General characteristics
- Displacement: 2,382 t.(lt) 6,240 t.(fl)
- Length: 338 ft 8 in (103.23 m)
- Beam: 50 ft (15 m)
- Draught: 21 ft (6.4 m)
- Propulsion: Diesel, single propeller, 1,700shp
- Speed: 10.5 kts
- Complement: 40 civilian mariners
- Armament: none

= USNS Grommet Reefer =

Cargo ship of the United States Navy

USNS Grommet Reefer (T-AF-53) was a Grommet Reefer-class stores ship acquired by the U.S. Navy.
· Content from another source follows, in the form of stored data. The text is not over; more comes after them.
==> config.mk <==
export PLATFORM = sky130hd
export DESIGN_NAME = simd_job_ctrl
export DESIGN_NICKNAME = d
export VERILOG_FILES = /design/src/rtl/simd_job_ctrl.sv
export SDC_FILE = /design/constraint.sdc
export NUM_CORES = 1
export LEC_CHECK = 0
export ABC_CLOCK_PERIOD_IN_PS = 2100
export BUFFER_PORTS_ARGS = -buffer_cell sky130_fd_sc_hd__buf_2
export CAP_MARGIN = 20
export CORE_MARGIN = 2
export CORE_UTILIZATION = 52
export DETAILED_ROUTE_END_ITERATION = 10
export PLACE_DENSITY = 0.8
export RECOVER_POWER = 100
export SLEW_MARGIN = 20
export SYNTH_ARGS = -nofsm -noshare
export SYNTH_HDL_FRONTEND = slang
export SYNTH_SLANG_ARGS = --single-unit
==> constraint.sdc <==
create_clock -name clk -period 2.1 [get_ports clk]
set_input_delay 0.21 -clock clk [delete_from_list [all_inputs] [get_ports clk]]
set_output_delay 0.21 -clock clk [all_outputs]
set_load 0.05 [all_outputs]
==> src/rtl/simd_job_ctrl.sv <==
// SIMD job controller: polls a BRAM mailbox for a new doorbell sequence,
// launches the SIMD core with the posted configuration, times the run and
// writes busy / done status words back to the mailbox.
module simd_job_ctrl #(
  parameter int unsigned TIMEOUT = 1024
) (
  input  logic        clk,
  input  logic        rstn,
  output logic [1:0]  bram_addr,
  input  logic [63:0] bram_dout,
  output logic [63:0] bram_din,
  output logic        bram_wen,
  output logic [31:0] core_cfg,
  output logic        core_start,
  input  logic        core_done
);

  typedef enum logic [2:0] {
    StPoll,
    StRdwait,
    StCheck,
    StWrbusy,
    StStart,
    StRun,
    StWrdone
  } state_e;

  // Last RUN count value before the job is declared timed out.
  localparam logic [15:0] CntLast = 16'(TIMEOUT - 1);

  state_e      state_q, state_d;
  logic [31:0] last_seq_q, last_seq_d;
  logic [31:0] seq_q, seq_d;
  logic [31:0] cfg_q, cfg_d;
  logic [15:0] cycle_cnt_q, cycle_cnt_d;
  logic        err_q, err_d;
  logic [31:0] core_cfg_q, core_cfg_d;

  logic [31:0] dbell_seq;
  assign dbell_seq = bram_dout[63:32];

  // State and job registers, synchronous active-low reset.
  always_ff @(posedge clk) begin
    if (!rstn) begin
      state_q     <= StPoll;
      last_seq_q  <= '0;
      seq_q       <= '0;
      cfg_q       <= '0;
      cycle_cnt_q <= '0;
      err_q       <= 1'b0;
      core_cfg_q  <= '0;
    end else begin
      state_q     <= state_d;
      last_seq_q  <= last_seq_d;
      seq_q       <= seq_d;
      cfg_q       <= cfg_d;
      cycle_cnt_q <= cycle_cnt_d;
      err_q       <= err_d;
      core_cfg_q  <= core_cfg_d;
    end
  end

  // Next-state logic and job bookkeeping.
  always_comb begin
    state_d     = state_q;
    last_seq_d  = last_seq_q;
    seq_d       = seq_q;
    cfg_d       = cfg_q;
    cycle_cnt_d = cycle_cnt_q;
    err_d       = err_q;
    core_cfg_d  = core_cfg_q;
    unique case (state_q)
      StPoll:   state_d = StRdwait;
      StRdwait: state_d = StCheck;
      StCheck: begin
        // Sequence 0 means "no job"; an unchanged sequence was already served.
        if (dbell_seq != last_seq_q && dbell_seq != 32'h0) begin
          seq_d      = dbell_seq;
          cfg_d      = bram_dout[31:0];
          last_seq_d = dbell_seq;
          state_d    = StWrbusy;
        end else begin
          state_d = StPoll;
        end
      end
      StWrbusy: begin
        // Load core_cfg now so it is already valid during the start pulse.
        core_cfg_d = cfg_q;
        state_d    = StStart;
      end
      StStart: begin
        cycle_cnt_d = '0;
        state_d     = StRun;
      end
      StRun: begin
        if (cycle_cnt_q != 16'hFFFF) cycle_cnt_d = cycle_cnt_q + 16'd1;
        // Done takes priority over a simultaneous timeout.
        if (core_done) begin
          err_d   = 1'b0;
          state_d = StWrdone;
        end else if (cycle_cnt_q == CntLast) begin
          err_d   = 1'b1;
          state_d = StWrdone;
        end
      end
      StWrdone: state_d = StPoll;
      default:  state_d = StPoll;
    endcase
  end

  // Mailbox and core outputs decoded from the current state.
  always_comb begin
    bram_addr  = 2'd0;
    bram_wen   = 1'b0;
    bram_din   = '0;
    core_start = 1'b0;
    core_cfg   = core_cfg_q;
    if (state_q == StWrbusy) begin
      bram_addr = 2'd1;
      bram_wen  = 1'b1;
      bram_din  = {seq_q, 16'h0, 13'h0, 3'b001};
    end else if (state_q == StWrdone) begin
      bram_addr = 2'd1;
      bram_wen  = 1'b1;
      bram_din  = {seq_q, cycle_cnt_q, 13'h0, err_q, 1'b1, 1'b0};
    end else if (state_q == StStart) begin
      core_start = 1'b1;
    end
  end

endmodule

==> results of run 1 <==
cell usage after synthesis, drive strengths merged:
library cell / instances
a31o: 1
a2111oi: 2
a21oi: 8
o31ai: 2
nor2b: 1
nand4: 12
nor2: 14
or4: 3
o21ai: 6
inv: 3
and3b: 3
nor3b: 2
o21a: 2
conb: 1
or3: 3
or3b: 1
nand2b: 1
dfxtp: 116
nand4bb: 1
a41o: 1
a31oi: 1
ha: 1
a21boi: 33
a211oi: 5
clkbuf: 30
nand3: 8
xnor2: 41
or2: 3
and2: 49
and4: 3
buf: 27
nand2: 202
nor3: 1
mux2i: 65
a311oi: 1
nor4: 11
cell families after synthesis:
logic type,share of synthesized area
buf+inv,0.05466
flops,0.4141
compound gates,0.08322
simple gates,0.2651
other cells,0.0006687
fa+ha+maj,0.002231
xor+xnor,0.06403
mux,0.1160
final cells by class:
class	count	area, sq um	share of cell area
multi-input combinational	506	3119	0.3933
sequential	116	2328	0.2936
timing repair buffer	230	1774	0.2237
clock buffer	17	414.1	0.05222
tap	136	170.2	0.02145
clock inverter	14	106.4	0.01341
inverter	3	16.27	0.002051
antenna	1	2.502	0.0003155
where the power goes:
group	total, mW	internal [mW]	switching (mW)
sequential	2.42	2.33	0.0969
clock	2.52	1.45	1.07
combinational	0.950	0.409	0.542
total	5.89	4.19	1.71
per-stage QoR:
stage | instances | util | total power [mW]
after detailed placement | 921 | 0.6183 | 3.249
after CTS | 1021 | 0.7482 | 5.882
after global placement | 921 | 0.6183 | 3.223
final | 1023 | 0.7614 | 5.894
after global routing | 1022 | 0.7612 | 6.120
after floorplan | 677 | - | 3.045
worst max-delay path, cell delays in order, from the launching register on:
cell     delay [ns]
dfxtp_4        0.36
and3b_2        0.29
or2_4          0.34
and2_2         0.22
buf_6          0.15
cells in the final DEF (no fill, tap or decap), drive strengths merged, types with 7 or more instances in the layout:
| cell type | n |
|---|---|
| mux2i | 65 |
| conb | 14 |
| a21oi | 8 |
| nor2 | 14 |
| buf | 144 |
| a21boi | 33 |
| and2 | 49 |
| xnor2 | 41 |
| nand4 | 12 |
| nor4 | 11 |
| clkbuf | 38 |
| or2 | 8 |
| dfxtp | 116 |
| nand2 | 202 |
| nand3 | 8 |
| clkinv | 7 |
| dlygate4sd3 | 65 |
metal layers:
layer | global-route usage | up-vias
met5 | 0 | -
met4 | 0.1300 | 0
met3 | 0.07748 | 53
met2 | 0.5022 | 234
met1 | 0.3076 | 2560
li1 | - | 2603
state kept, by name (all words and copies together), names as in the netlist:
signal / count
state_q: 3
err_q: 1
seq_q: 32
cycle_cnt_q: 16
cfg_q: 32
core_cfg: 32
timing repair:
item,CTS,global route
pin swaps,3,3
hold buffers,65,0
buffers inserted,0,0
setup endpoints to repair,35,52
cloned,4,1
gates resized for setup,57,48
hold endpoints to repair,65,0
Her task was to carry stores, refrigerated items, and equipment to ships in the fleet, and to remote stations and staging areas.
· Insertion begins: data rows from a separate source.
**src/rtl/redmule_stream_addrgen.sv**
```systemverilog
// Streamer address generator: takes a 3-D descriptor on start and walks it over a valid/ready address stream.
// Optional sticky misalignment flag enabled by defining REDMULE_ADDRGEN_ALIGN_CHECK_EN.
module redmule_stream_addrgen #(
  parameter int unsigned AW    = 32,
  parameter int unsigned LW    = 32,
  parameter int unsigned ALIGN = 4
) (
  input  logic          clk_i,
  input  logic          rst_ni,
  input  logic          clear_i,
  input  logic          req_start_i,
  input  logic [AW-1:0] base_addr_i,
  input  logic [LW-1:0] tot_len_i,
  input  logic [LW-1:0] d0_len_i,
  input  logic [AW-1:0] d0_stride_i,
  input  logic [LW-1:0] d1_len_i,
  input  logic [AW-1:0] d1_stride_i,
  input  logic [AW-1:0] d2_stride_i,
  input  logic [1:0]    dim_enable_1h_i,
  output logic          ready_start_o,
  output logic          done_o,
  output logic [AW-1:0] addr_o,
  output logic          addr_valid_o,
  input  logic          addr_ready_i
`ifdef REDMULE_ADDRGEN_ALIGN_CHECK_EN
  ,
  output logic          misalign_o
`endif
);

  localparam logic [LW-1:0] LW_ZERO = {LW{1'b0}};
  localparam logic [LW-1:0] LW_ONE  = {{(LW-1){1'b0}}, 1'b1};
  localparam logic [AW-1:0] AW_ZERO = {AW{1'b0}};

  if ((ALIGN == 32'd0) || ((ALIGN & (ALIGN - 32'd1)) != 32'd0)) begin : g_align_invalid
    $error("ALIGN must be a power of two");
  end

  typedef enum logic [1:0] {
    ST_IDLE = 2'd0,
    ST_RUN  = 2'd1,
    ST_DONE = 2'd2
  } state_e;

  state_e        r_state;
  state_e        w_state_next;

  logic [LW-1:0] r_tot_len;
  logic [LW-1:0] r_d0_last;
  logic [LW-1:0] r_d1_last;
  logic [AW-1:0] r_d0_stride;
  logic [AW-1:0] r_d1_stride;
  logic [AW-1:0] r_d2_stride;
  logic [1:0]    r_dim;
  logic [LW-1:0] r_cnt;
  logic [LW-1:0] r_d0_cnt;
  logic [LW-1:0] r_d1_cnt;
  logic [AW-1:0] r_d1_base;
  logic [AW-1:0] r_d2_base;
  logic [AW-1:0] r_addr;
  logic          r_ready_start;
  logic          r_done;
  logic          r_addr_valid;

  logic          w_start;
  logic          w_hs;
  logic          w_last;
  logic          w_d0_wrap;
  logic          w_d1_wrap;
  logic [LW-1:0] w_d0_cnt_next;
  logic [LW-1:0] w_d1_cnt_next;
  logic [AW-1:0] w_d1_base_next;
  logic [AW-1:0] w_d2_base_next;
  logic [AW-1:0] w_addr_next;

  assign w_start   = (r_state == ST_IDLE) && req_start_i;
  assign w_hs      = r_addr_valid && addr_ready_i;
  assign w_last    = (r_cnt == (r_tot_len - LW_ONE));
  assign w_d0_wrap = r_dim[0] && (r_d0_cnt == r_d0_last);
  assign w_d1_wrap = w_d0_wrap && r_dim[1] && (r_d1_cnt == r_d1_last);

  // Next-state decode
  always_comb begin
    w_state_next = r_state;
    case (r_state)
      ST_IDLE: begin
        if (req_start_i) begin
          w_state_next = (tot_len_i == LW_ZERO) ? ST_DONE : ST_RUN;
        end else begin
          w_state_next = ST_IDLE;
        end
      end
      ST_RUN: begin
        if (w_hs && w_last) begin
          w_state_next = ST_DONE;
        end else begin
          w_state_next = ST_RUN;
        end
      end
      ST_DONE: w_state_next = ST_IDLE;
      default: w_state_next = ST_IDLE;
    endcase
  end

  // Address walk: inner step, d0 wrap onto next d1 row, or d1 wrap onto next d2 plane
  always_comb begin
    w_d0_cnt_next  = r_d0_cnt;
    w_d1_cnt_next  = r_d1_cnt;
    w_d1_base_next = r_d1_base;
    w_d2_base_next = r_d2_base;
    w_addr_next    = r_addr;
    if (!w_d0_wrap) begin
      w_d0_cnt_next = r_d0_cnt + LW_ONE;
      w_addr_next   = r_addr + r_d0_stride;
    end else if (!w_d1_wrap) begin
      w_d0_cnt_next  = LW_ZERO;
      w_d1_cnt_next  = r_d1_cnt + LW_ONE;
      w_d1_base_next = r_d1_base + r_d1_stride;
      w_addr_next    = r_d1_base + r_d1_stride;
    end else begin
      w_d0_cnt_next  = LW_ZERO;
      w_d1_cnt_next  = LW_ZERO;
      w_d2_base_next = r_d2_base + r_d2_stride;
      w_d1_base_next = r_d2_base + r_d2_stride;
      w_addr_next    = r_d2_base + r_d2_stride;
    end
  end

  // State register
  always_ff @(posedge clk_i or negedge rst_ni) begin
    if (!rst_ni) begin
      r_state <= ST_IDLE;
    end else if (clear_i) begin
      r_state <= ST_IDLE;
    end else begin
      r_state <= w_state_next;
    end
  end

  // Handshake outputs registered from the next state
  always_ff @(posedge clk_i or negedge rst_ni) begin
    if (!rst_ni) begin
      r_ready_start <= 1'b1;
      r_done        <= 1'b0;
      r_addr_valid  <= 1'b0;
    end else if (clear_i) begin
      r_ready_start <= 1'b1;
      r_done        <= 1'b0;
      r_addr_valid  <= 1'b0;
    end else begin
      r_ready_start <= (w_state_next == ST_IDLE);
      r_done        <= (w_state_next == ST_DONE);
      r_addr_valid  <= (w_state_next == ST_RUN);
    end
  end

  // Descriptor capture and counter/address datapath
  always_ff @(posedge clk_i or negedge rst_ni) begin
    if (!rst_ni) begin
      r_tot_len   <= LW_ZERO;
      r_d0_last   <= LW_ZERO;
      r_d1_last   <= LW_ZERO;
      r_d0_stride <= AW_ZERO;
      r_d1_stride <= AW_ZERO;
      r_d2_stride <= AW_ZERO;
      r_dim       <= 2'b00;
      r_cnt       <= LW_ZERO;
      r_d0_cnt    <= LW_ZERO;
      r_d1_cnt    <= LW_ZERO;
      r_d1_base   <= AW_ZERO;
      r_d2_base   <= AW_ZERO;
      r_addr      <= AW_ZERO;
    end else if (clear_i) begin
      r_tot_len   <= LW_ZERO;
      r_d0_last   <= LW_ZERO;
      r_d1_last   <= LW_ZERO;
      r_d0_stride <= AW_ZERO;
      r_d1_stride <= AW_ZERO;
      r_d2_stride <= AW_ZERO;
      r_dim       <= 2'b00;
      r_cnt       <= LW_ZERO;
      r_d0_cnt    <= LW_ZERO;
      r_d1_cnt    <= LW_ZERO;
      r_d1_base   <= AW_ZERO;
      r_d2_base   <= AW_ZERO;
      r_addr      <= AW_ZERO;
    end else if (w_start) begin
      // A zero length field behaves as length one, so its last index is 0
      r_tot_len   <= tot_len_i;
      r_d0_last   <= (d0_len_i == LW_ZERO) ? LW_ZERO : (d0_len_i - LW_ONE);
      r_d1_last   <= (d1_len_i == LW_ZERO) ? LW_ZERO : (d1_len_i - LW_ONE);
      r_d0_stride <= d0_stride_i;
      r_d1_stride <= d1_stride_i;
      r_d2_stride <= d2_stride_i;
      r_dim       <= dim_enable_1h_i;
      r_cnt       <= LW_ZERO;
      r_d0_cnt    <= LW_ZERO;
      r_d1_cnt    <= LW_ZERO;
      r_d1_base   <= base_addr_i;
      r_d2_base   <= base_addr_i;
      if (tot_len_i != LW_ZERO) begin
        r_addr <= base_addr_i;
      end
    end else if (w_hs) begin
      r_cnt     <= r_cnt + LW_ONE;
      r_d0_cnt  <= w_d0_cnt_next;
      r_d1_cnt  <= w_d1_cnt_next;
      r_d1_base <= w_d1_base_next;
      r_d2_base <= w_d2_base_next;
      r_addr    <= w_addr_next;
    end
  end

  assign ready_start_o = r_ready_start;
  assign done_o        = r_done;
  assign addr_o        = r_addr;
  assign addr_valid_o  = r_addr_valid;

`ifdef REDMULE_ADDRGEN_ALIGN_CHECK_EN
  localparam logic [AW-1:0] ALIGN_MASK = AW'(ALIGN - 32'd1);

  logic r_misalign;

  // Sticky flag for any accepted address off the ALIGN grid
  always_ff @(posedge clk_i or negedge rst_ni) begin
    if (!rst_ni) begin
      r_misalign <= 1'b0;
    end else if (clear_i) begin
      r_misalign <= 1'b0;
    end else if (w_start) begin
      r_misalign <= 1'b0;
    end else if (w_hs && ((r_addr & ALIGN_MASK) != AW_ZERO)) begin
      r_misalign <= 1'b1;
    end
  end

  assign misalign_o = r_misalign;
`endif

endmodule

```
**config.mk**
```make
export PLATFORM = sky130hd
export DESIGN_NAME = redmule_stream_addrgen
export DESIGN_NICKNAME = d
export VERILOG_FILES = /design/src/rtl/redmule_stream_addrgen.sv
export SDC_FILE = /design/constraint.sdc
export NUM_CORES = 1
export LEC_CHECK = 0
export BUFFER_PORTS_ARGS = -buffer_cell sky130_fd_sc_hd__buf_2
export CAP_MARGIN = 10
export CORE_MARGIN = 2
export CORE_UTILIZATION = 58
export DETAILED_ROUTE_END_ITERATION = 16
export PLACE_DENSITY = 0.79
export SYNTH_ARGS = -nofsm -noshare
export SYNTH_HDL_FRONTEND = slang
export SYNTH_SLANG_ARGS = --single-unit
```
**constraint.sdc**
```tcl
create_clock -name clk_i -period 5.75 [get_ports clk_i]
set_input_delay 0.575 -clock clk_i [delete_from_list [all_inputs] [get_ports clk_i]]
set_output_delay 0.575 -clock clk_i [all_outputs]
set_load 0.005 [all_outputs]
```
Word level (Yosys, flattened, before mapping)
Index checks and enable logic that the tools add are counted.
{ "word_totals": {"out_inout_bits": 35, "reg_bits": 391, "elab_cells": 103, "input_bits": 231} }
{ "classes": {"n_addsub": 9, "n_eq_ne": 7, "reduce_logical": 19, "mux": 51} }
{ "ops": {"columns": ["operator", "count"], "rows": [
  ["two-way mux 32 bit", 41],
  ["adder 32 x 1 -> 32 bit (second input constant)", 3],
  ["adder 32 bit", 3],
  ["equality test 32 bit", 3],
  ["logical NOT 32 bit", 3],
  ["subtractor 32 x 1 -> 32 bit (second input constant)", 3],
  ["nonzero test 32 bit", 1],
  ["two-way mux 2 bit", 6],
  ["nonzero test 3 bit", 3],
  ["logical AND 1 bit", 6],
  ["equality test 2 x 1 -> 1 bit (second input constant)", 2],
  ["logical NOT 2 bit", 2],
  ["one-hot mux 2 bit (2 select lines)", 1],
  ["AND reduction 2 bit", 2],
  ["two-way mux 1 bit", 3],
  ["inequality test 3 x 2 -> 1 bit (second input constant)", 1],
  ["AND reduction 3 bit", 1],
  ["equality test 2 bit (second input constant)", 1],
  ["nonzero test 2 bit", 1]
]} }

Logic depth before layout (Yosys ltp)
{ "logic_depth": {"word_depth": 9, "mapped_depth": 13, "depth_no_buf": 12} }

Least setup slack after synthesis
Ideal clock, no wire load.
{ "synth_path": {"kind": "register to register", "startpoint": "register r_d2_stride[0]", "endpoint": "register r_addr[20] (netlist: addr_o[20])", "setup_time_ns": 0.116, "setup_slack_ns": 2.373, "required_time_ns": 5.634, "path_buffers": 0, "arrival_time_ns": 3.262, "synth_period_minus_slack_ns": 3.377, "stages_incl_launch_ff": 13, "cell_sequence": "dfrtp_1 > ha_1 > fa_1 > a21o_1 > a311o_1 > a211oi_1 > nor2_1 > a221o_1 > a21oi_1 > xnor2_1 > nand2_1 > a311o_1 > o311ai_0"} }
{ "synth_between": {"elab_chain_len": 6} }
{ "synth_rtl": {"columns": ["item", "line", "source"], "rows": [
  ["start: declaration", "53", "logic [AW-1:0] r_d2_stride;"],
  ["start signal: assignment", "194", "r_d2_stride <= d2_stride_i;"],
  ["adder 32 bit", "125", "w_addr_next = r_d2_base + r_d2_stride;"],
  ["two-way mux 32 bit", "115", "end else if (!w_d1_wrap) begin"],
  ["two-way mux 32 bit", "112", "if (!w_d0_wrap) begin"],
  ["two-way mux 32 bit", "204", "end else if (w_hs) begin"],
  ["two-way mux 32 bit", "187", "end else if (w_start) begin"],
  ["two-way mux 32 bit", "173", "end else if (clear_i) begin"],
  ["end signal: assignment", "202", "r_addr <= base_addr_i;"],
  ["end signal: assignment", "210", "r_addr <= w_addr_next;"],
  ["end: declaration", "60", "logic [AW-1:0] r_addr;"]
]} }
No other way between the ends. The select of a mux whose other input is x is not followed.
A chain may end at the register's enable or synchronous reset.

Final worst setup path
{ "layout_path": {"startpoint": "register r_d0_cnt[14]", "endpoint": "register r_addr[17] (netlist: addr_o[17])"} }
{ "layout_between": {"elab_chain_len": 9} }
{ "layout_rtl": {"columns": ["item", "line", "source"], "rows": [
  ["start: declaration", "56", "logic [LW-1:0] r_d0_cnt;"],
  ["start signal: assignment", "206", "r_d0_cnt <= w_d0_cnt_next;"],
  ["equality test 32 bit *", "79", "assign w_d0_wrap = r_dim[0] && (r_d0_cnt == r_d0_last);"],
  ["logical AND 1 bit *", "79", null],
  ["logical AND 1 bit (2 in a row)", "80", "assign w_d1_wrap = w_d0_wrap && r_dim[1] && (r_d1_cnt == r_d1_last);"],
  ["two-way mux 32 bit", "115", null],
  ["two-way mux 32 bit *", "112", null],
  ["two-way mux 32 bit *", "204", null],
  ["two-way mux 32 bit *", "187", null],
  ["two-way mux 32 bit *", "173", null]
]} }
Mark *: on every way between the ends. The rest lies on a longest branch, timed or not. The select of a mux whose other input is x is not followed.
Grommet Reefer was laid down under Maritime Commission contract by Walter Butler Shipbuilders, Inc., Riverside Yard, Duluth, Minnesota, 1 January 1944: launched as Kenneth E. Gruennert 29 July 1944: sponsored by Mrs. Walter A. Blodsoe: and delivered to War Shipping Administration (WSA) December 1944 for use as a merchant cargo ship. Prior to 1950 she was owned by WSA and the Maritime Commission; and, as Kenneth E. Gruennert and later as Grommet Reefer, she was operated by several merchant lines, including Grace Lines, Inc.. and Alaska Transportation Company.

== Assigned to the Military Sea Transportation Service ==

Grommet Reefer was transferred to the Navy by the Maritime Commission 1 March 1950 and assigned to MSTS. Manned by a civilian crew, she operated in the Pacific Ocean out of U.S. West Coast ports, carrying military cargo and frozen and refrigerated foodstuffs. She steamed to American bases in the Marshalls, the Marianas, and other islands in the Western Pacific for more than a year. After returning to San Francisco, California, 25 March 1951, she departed for the U.S. East Coast 4 April and reached New York City 25 April.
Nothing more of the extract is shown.